Activity: Write out the stretch of lines below that begins at the line with "always @(posedge clk) begin" and ends at the line with "wire mx_g = !mx_r && g_ge_b;", including both, exactly as given and nothing more.

Data:
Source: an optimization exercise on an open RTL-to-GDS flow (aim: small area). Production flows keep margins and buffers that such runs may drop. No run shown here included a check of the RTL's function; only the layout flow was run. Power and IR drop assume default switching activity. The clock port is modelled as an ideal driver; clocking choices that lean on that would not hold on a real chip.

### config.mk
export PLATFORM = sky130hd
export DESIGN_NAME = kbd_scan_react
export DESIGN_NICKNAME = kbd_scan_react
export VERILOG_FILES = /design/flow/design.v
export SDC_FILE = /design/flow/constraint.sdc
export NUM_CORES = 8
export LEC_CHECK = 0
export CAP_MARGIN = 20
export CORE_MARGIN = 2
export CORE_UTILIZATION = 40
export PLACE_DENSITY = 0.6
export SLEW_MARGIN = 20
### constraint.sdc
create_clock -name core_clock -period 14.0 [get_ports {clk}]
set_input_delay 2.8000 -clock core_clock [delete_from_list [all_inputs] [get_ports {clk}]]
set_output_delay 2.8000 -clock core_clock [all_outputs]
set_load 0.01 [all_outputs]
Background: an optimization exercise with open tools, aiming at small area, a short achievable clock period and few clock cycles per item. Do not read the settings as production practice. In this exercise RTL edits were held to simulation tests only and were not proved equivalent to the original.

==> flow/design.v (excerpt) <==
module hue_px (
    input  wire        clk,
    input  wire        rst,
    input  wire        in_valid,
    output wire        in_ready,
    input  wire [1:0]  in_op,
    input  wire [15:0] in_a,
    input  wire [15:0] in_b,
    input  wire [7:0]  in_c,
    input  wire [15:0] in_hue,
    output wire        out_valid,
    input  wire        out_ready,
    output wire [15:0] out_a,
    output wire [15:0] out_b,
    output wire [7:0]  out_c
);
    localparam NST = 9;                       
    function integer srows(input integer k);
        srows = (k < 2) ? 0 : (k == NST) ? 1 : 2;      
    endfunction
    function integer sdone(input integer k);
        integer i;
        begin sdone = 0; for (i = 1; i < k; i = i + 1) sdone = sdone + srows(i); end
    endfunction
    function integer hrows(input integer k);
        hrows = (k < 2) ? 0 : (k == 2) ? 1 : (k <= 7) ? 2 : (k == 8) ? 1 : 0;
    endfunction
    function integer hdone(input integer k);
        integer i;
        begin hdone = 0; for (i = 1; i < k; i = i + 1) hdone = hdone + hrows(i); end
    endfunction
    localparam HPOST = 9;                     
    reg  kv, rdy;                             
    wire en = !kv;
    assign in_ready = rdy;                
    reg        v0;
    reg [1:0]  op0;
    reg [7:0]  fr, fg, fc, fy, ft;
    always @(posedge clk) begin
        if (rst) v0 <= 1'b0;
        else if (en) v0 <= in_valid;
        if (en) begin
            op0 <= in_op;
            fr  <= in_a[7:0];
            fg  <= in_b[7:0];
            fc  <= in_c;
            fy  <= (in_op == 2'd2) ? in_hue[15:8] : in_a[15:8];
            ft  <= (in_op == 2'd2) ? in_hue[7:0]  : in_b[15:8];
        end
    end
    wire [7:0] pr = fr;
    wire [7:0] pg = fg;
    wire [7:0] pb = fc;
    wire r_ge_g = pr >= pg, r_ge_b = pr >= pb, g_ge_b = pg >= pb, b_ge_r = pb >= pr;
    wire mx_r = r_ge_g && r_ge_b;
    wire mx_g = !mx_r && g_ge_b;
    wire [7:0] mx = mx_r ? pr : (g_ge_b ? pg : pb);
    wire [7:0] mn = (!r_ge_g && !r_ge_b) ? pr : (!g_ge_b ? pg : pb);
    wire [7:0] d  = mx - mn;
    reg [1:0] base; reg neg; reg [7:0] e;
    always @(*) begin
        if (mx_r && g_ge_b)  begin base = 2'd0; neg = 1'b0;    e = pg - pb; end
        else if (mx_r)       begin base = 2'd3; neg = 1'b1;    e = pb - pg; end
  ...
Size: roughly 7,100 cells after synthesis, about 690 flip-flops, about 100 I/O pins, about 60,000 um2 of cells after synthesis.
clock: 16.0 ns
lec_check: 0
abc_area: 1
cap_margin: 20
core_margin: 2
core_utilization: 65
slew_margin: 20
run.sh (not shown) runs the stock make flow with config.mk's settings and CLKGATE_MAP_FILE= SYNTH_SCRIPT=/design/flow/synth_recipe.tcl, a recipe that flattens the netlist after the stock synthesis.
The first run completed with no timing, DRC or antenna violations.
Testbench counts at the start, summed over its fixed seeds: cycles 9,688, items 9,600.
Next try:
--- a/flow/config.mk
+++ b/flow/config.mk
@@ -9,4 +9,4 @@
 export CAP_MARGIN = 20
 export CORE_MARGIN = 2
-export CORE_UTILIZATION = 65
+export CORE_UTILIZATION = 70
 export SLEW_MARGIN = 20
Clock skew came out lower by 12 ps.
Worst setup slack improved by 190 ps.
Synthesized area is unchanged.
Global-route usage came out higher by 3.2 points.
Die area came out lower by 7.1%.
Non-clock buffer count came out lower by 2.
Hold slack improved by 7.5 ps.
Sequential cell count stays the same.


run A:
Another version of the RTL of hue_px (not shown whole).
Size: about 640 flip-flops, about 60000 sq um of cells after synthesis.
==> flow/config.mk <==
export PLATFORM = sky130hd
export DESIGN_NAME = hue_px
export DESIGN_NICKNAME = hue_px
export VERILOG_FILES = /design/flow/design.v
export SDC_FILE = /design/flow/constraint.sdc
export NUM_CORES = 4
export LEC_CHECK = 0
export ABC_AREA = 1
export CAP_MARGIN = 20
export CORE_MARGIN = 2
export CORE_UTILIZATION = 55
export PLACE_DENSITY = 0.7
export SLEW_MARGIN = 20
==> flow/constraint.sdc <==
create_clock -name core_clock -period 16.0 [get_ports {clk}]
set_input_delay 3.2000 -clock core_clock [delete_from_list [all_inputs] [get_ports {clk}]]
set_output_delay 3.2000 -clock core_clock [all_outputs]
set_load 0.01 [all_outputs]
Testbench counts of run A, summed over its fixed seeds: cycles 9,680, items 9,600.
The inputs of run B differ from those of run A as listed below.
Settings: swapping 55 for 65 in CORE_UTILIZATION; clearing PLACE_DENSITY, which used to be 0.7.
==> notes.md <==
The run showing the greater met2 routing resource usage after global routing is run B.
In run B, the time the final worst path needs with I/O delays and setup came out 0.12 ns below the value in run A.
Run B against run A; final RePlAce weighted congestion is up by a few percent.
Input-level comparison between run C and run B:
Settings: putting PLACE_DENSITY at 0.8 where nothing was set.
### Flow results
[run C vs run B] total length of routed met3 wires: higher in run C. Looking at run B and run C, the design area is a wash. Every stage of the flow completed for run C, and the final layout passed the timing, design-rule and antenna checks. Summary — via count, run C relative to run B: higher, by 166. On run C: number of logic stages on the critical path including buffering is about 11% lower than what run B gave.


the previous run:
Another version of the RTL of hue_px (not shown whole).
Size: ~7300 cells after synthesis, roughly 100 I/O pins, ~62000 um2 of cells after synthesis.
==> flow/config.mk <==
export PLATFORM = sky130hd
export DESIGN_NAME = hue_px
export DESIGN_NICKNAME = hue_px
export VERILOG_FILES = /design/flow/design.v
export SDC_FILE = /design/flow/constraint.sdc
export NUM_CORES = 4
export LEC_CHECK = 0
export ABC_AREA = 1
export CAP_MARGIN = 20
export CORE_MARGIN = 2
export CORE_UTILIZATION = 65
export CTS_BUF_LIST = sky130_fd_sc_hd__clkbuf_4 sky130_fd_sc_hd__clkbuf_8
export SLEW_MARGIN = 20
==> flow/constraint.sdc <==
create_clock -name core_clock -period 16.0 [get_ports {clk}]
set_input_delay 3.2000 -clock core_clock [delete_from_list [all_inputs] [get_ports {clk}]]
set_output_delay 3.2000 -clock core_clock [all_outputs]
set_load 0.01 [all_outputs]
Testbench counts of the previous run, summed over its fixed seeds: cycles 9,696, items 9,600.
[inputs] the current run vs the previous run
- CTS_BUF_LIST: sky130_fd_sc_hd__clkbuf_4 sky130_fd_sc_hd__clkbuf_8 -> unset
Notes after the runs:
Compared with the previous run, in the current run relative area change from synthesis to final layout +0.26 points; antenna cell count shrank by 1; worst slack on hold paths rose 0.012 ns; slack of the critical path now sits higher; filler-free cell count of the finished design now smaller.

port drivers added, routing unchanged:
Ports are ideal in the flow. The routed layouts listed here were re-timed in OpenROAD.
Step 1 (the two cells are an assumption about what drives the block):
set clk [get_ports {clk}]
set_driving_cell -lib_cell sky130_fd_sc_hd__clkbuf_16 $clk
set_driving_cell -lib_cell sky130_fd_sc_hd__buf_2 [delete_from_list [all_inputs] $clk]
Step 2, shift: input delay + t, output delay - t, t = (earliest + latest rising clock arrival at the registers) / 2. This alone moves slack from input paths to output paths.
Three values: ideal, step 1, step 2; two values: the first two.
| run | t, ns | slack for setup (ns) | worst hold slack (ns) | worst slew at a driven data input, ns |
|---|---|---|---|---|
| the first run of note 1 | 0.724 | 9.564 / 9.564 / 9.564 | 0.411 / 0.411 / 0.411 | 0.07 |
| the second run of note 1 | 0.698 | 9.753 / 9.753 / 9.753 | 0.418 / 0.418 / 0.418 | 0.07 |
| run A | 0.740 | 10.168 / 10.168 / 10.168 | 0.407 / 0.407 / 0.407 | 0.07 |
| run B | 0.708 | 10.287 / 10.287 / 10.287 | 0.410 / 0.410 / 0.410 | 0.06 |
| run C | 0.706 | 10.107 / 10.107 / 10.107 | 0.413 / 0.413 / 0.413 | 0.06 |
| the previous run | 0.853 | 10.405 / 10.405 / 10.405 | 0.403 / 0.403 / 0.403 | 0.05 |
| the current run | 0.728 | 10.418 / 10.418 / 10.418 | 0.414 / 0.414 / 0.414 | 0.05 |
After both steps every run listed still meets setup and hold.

Written response:
    always @(posedge clk) begin
        if (rst) v0 <= 1'b0;
        else if (en) v0 <= in_valid;
        if (en) begin
            op0 <= in_op;
            fr  <= in_a[7:0];
            fg  <= in_b[7:0];
            fc  <= in_c;
            fy  <= (in_op == 2'd2) ? in_hue[15:8] : in_a[15:8];
            ft  <= (in_op == 2'd2) ? in_hue[7:0]  : in_b[15:8];
        end
    end
    wire [7:0] pr = fr;
    wire [7:0] pg = fg;
    wire [7:0] pb = fc;
    wire r_ge_g = pr >= pg, r_ge_b = pr >= pb, g_ge_b = pg >= pb, b_ge_r = pb >= pr;
    wire mx_r = r_ge_g && r_ge_b;
    wire mx_g = !mx_r && g_ge_b;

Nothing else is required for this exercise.